The problem with all that is that if it happens too far from the end of the dynasty, the game isn’t particularly fun to play. This dynasty was starting to get close to the end just on the dynastic mechanics, but there was still some time to go to see whether Fame or Savvy would be more important in determining the winner (and it would probably be possible to work it out if someone wanted to put in that effort), and I think there was still too much to go for players to be interested in playing it out.
JonathanDark: he/him
I liked the mechanics of the dynasty overall and felt that it had potential, but as I mentioned earlier, I think we got into the rhythm of when to execute dynastic actions based on 48-hour timers and weekly timers, with not much to do in between.

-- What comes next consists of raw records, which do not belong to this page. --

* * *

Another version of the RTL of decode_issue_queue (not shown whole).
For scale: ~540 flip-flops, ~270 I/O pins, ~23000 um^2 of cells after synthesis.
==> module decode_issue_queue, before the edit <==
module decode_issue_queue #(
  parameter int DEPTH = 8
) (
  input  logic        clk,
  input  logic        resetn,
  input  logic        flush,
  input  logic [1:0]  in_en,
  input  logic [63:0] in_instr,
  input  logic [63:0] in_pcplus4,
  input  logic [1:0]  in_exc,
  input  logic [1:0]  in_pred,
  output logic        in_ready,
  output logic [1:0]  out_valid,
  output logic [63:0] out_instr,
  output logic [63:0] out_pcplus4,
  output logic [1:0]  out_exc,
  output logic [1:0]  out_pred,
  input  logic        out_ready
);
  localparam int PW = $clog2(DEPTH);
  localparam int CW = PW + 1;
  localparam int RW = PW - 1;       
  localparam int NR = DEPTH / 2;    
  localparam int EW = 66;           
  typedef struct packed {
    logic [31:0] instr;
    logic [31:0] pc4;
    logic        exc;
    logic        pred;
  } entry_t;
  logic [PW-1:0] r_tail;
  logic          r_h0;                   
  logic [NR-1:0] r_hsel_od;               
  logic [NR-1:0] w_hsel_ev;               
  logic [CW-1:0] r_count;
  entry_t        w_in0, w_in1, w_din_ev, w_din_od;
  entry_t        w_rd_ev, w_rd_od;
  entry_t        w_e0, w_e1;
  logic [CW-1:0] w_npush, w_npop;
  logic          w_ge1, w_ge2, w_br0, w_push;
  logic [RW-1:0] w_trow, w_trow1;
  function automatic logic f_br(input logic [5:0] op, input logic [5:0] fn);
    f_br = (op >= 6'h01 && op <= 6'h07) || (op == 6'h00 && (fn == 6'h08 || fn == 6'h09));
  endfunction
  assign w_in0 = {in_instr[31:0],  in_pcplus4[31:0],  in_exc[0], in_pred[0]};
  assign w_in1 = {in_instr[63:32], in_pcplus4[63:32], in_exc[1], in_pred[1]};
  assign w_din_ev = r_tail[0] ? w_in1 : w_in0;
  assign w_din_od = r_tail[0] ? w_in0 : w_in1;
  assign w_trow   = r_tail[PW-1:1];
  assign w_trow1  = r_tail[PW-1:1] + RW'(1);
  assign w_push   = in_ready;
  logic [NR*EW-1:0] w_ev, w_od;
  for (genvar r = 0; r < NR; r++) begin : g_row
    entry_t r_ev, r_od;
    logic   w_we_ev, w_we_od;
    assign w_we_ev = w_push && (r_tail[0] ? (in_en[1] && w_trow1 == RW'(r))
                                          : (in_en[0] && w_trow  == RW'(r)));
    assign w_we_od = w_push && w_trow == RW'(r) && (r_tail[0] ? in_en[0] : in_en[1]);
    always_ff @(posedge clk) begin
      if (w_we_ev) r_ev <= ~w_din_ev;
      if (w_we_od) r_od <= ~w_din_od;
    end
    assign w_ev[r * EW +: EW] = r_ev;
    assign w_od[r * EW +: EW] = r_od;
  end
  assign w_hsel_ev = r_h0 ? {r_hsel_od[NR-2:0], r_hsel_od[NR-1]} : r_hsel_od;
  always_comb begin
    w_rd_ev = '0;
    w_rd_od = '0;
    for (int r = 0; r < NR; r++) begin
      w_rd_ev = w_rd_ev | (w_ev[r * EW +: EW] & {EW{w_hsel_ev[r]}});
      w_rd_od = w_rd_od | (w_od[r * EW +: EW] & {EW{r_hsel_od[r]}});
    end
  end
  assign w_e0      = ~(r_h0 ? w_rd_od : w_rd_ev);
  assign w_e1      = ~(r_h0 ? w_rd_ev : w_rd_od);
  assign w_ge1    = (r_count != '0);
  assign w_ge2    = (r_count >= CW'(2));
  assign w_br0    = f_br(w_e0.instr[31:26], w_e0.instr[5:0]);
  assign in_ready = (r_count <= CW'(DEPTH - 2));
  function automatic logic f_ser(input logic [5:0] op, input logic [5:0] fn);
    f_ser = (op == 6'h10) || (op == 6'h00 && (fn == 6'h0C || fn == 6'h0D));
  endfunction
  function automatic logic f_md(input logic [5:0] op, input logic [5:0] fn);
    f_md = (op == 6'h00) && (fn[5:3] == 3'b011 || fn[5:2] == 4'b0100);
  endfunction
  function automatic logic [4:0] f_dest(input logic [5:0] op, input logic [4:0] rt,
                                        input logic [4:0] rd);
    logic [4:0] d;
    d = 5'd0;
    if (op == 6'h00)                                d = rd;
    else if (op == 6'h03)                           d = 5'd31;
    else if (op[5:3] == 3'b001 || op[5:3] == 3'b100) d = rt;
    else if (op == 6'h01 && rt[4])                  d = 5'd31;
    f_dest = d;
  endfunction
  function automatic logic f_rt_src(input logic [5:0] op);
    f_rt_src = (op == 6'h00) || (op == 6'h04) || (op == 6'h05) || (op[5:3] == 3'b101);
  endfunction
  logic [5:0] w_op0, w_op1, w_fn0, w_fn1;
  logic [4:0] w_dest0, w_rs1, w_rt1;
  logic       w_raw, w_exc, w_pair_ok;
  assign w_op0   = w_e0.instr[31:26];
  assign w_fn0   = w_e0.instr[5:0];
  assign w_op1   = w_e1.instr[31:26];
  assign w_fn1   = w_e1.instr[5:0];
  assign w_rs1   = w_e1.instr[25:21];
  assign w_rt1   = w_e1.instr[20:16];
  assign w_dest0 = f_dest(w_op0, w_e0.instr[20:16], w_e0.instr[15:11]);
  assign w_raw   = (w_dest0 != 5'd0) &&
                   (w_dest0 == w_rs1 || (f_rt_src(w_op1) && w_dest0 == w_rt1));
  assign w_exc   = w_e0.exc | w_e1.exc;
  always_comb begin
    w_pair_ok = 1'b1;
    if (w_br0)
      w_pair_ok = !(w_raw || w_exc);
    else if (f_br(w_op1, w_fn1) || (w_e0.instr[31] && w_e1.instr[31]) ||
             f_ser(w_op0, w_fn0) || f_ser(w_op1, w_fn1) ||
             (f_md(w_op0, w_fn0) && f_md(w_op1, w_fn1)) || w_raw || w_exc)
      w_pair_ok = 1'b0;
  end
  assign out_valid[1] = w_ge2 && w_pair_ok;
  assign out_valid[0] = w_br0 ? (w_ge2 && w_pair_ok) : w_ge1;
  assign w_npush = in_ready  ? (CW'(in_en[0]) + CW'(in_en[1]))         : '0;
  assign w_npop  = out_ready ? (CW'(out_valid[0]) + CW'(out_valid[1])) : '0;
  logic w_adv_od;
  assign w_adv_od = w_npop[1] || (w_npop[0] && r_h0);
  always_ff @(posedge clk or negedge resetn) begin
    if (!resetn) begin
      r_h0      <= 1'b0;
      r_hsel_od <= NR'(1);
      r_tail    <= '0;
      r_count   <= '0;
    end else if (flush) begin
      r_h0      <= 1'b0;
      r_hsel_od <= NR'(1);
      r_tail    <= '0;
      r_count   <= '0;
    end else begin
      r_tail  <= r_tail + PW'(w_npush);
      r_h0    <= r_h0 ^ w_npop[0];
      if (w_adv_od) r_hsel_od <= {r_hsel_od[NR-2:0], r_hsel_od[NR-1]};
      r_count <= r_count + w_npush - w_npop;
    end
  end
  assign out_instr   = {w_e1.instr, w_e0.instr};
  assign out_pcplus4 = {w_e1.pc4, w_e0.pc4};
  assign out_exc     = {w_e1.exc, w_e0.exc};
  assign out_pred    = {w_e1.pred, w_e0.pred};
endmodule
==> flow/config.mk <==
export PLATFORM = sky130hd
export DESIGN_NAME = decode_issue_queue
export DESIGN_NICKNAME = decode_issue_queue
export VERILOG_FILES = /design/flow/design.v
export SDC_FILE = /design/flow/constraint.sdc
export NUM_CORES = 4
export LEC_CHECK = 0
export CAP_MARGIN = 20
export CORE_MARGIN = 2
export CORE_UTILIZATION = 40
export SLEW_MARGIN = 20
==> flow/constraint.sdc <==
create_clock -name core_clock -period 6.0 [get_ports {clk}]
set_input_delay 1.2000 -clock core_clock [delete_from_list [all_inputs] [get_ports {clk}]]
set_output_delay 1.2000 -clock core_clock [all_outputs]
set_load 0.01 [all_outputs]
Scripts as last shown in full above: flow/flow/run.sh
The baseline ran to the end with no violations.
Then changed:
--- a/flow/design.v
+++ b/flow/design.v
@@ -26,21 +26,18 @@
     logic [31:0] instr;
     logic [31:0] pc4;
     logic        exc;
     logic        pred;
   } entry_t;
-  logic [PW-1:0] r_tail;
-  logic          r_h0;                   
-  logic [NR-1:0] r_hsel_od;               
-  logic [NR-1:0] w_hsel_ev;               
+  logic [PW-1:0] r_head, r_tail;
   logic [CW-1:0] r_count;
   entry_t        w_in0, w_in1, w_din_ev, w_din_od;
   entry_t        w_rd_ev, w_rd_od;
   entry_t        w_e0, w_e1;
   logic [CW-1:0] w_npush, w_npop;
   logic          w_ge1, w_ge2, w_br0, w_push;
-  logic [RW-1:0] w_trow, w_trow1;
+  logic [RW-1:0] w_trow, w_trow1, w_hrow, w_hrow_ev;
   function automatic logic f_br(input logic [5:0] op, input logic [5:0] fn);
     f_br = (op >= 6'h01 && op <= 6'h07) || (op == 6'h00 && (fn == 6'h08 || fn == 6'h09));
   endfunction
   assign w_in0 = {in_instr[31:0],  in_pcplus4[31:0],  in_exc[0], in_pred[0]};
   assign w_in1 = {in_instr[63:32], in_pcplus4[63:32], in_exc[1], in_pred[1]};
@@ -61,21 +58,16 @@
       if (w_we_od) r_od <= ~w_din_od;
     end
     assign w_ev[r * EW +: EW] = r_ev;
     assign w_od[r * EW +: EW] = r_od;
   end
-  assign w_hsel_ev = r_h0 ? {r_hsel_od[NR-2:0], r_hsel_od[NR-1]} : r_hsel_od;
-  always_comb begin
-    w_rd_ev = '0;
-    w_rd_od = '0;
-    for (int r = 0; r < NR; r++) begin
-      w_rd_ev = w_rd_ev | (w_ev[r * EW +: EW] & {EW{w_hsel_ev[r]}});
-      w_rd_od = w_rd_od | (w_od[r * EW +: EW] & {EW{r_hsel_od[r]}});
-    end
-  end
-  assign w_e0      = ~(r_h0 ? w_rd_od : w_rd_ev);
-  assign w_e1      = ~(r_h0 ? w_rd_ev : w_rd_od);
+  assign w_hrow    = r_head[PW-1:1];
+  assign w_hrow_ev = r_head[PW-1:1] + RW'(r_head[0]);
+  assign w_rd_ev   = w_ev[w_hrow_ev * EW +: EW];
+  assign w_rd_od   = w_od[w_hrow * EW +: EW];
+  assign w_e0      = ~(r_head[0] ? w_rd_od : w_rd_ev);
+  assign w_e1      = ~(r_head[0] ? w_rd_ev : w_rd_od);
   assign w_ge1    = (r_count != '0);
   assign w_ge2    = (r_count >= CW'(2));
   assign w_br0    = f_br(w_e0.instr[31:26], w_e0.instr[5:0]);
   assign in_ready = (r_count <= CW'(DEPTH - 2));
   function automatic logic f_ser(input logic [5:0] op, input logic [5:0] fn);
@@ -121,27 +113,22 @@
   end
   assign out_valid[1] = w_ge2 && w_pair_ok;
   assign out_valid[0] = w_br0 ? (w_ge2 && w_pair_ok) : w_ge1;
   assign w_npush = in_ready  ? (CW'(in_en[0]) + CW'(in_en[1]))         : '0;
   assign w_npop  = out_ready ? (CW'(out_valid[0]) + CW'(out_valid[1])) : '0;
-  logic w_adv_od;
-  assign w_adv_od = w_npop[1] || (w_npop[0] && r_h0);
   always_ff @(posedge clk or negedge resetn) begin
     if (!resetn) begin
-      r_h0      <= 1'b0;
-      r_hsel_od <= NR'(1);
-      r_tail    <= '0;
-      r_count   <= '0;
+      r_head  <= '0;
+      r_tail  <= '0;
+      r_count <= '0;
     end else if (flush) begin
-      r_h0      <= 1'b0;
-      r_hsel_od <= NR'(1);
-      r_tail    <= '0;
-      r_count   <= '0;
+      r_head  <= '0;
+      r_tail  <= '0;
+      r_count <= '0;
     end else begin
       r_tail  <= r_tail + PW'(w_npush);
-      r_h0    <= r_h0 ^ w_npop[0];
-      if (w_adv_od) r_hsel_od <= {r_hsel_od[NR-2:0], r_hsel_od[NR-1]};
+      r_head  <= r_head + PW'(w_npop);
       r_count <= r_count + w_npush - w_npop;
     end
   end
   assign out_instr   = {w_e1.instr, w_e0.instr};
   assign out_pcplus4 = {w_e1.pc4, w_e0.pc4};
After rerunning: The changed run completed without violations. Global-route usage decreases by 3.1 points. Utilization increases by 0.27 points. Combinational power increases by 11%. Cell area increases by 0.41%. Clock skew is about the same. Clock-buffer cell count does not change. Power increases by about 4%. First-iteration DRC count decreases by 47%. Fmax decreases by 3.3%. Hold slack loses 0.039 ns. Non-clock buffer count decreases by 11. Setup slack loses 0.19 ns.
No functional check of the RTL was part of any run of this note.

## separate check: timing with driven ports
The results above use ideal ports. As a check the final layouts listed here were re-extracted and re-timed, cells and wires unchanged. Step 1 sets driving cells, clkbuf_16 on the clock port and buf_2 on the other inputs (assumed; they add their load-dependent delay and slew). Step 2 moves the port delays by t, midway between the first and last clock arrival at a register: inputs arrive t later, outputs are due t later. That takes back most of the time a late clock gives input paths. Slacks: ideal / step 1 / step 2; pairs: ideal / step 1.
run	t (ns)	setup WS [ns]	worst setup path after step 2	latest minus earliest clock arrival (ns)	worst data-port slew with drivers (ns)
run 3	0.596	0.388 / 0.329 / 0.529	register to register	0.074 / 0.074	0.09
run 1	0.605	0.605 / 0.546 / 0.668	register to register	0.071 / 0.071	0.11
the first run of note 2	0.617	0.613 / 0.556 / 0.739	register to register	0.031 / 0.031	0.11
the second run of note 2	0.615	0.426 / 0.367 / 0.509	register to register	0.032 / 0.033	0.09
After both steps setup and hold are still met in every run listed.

The Opportunities were a nice way to have something else to do and allowed for player interaction, but we couldn’t seem to expand on those.
I wonder if an overhaul of Be Productive would have been better. Something that required players to actively respond to a post to earn resources in their Vocation, with maybe some inter-player interaction to determine some extra bonuses or penalties somehow.
I think it’s been noted before that the tendency is to get basic mechanics going in the first two weeks and then never revisit those again. It’s the resistance to any overhaul, even if it’s causing stagnation, that seems to doom some dynasties.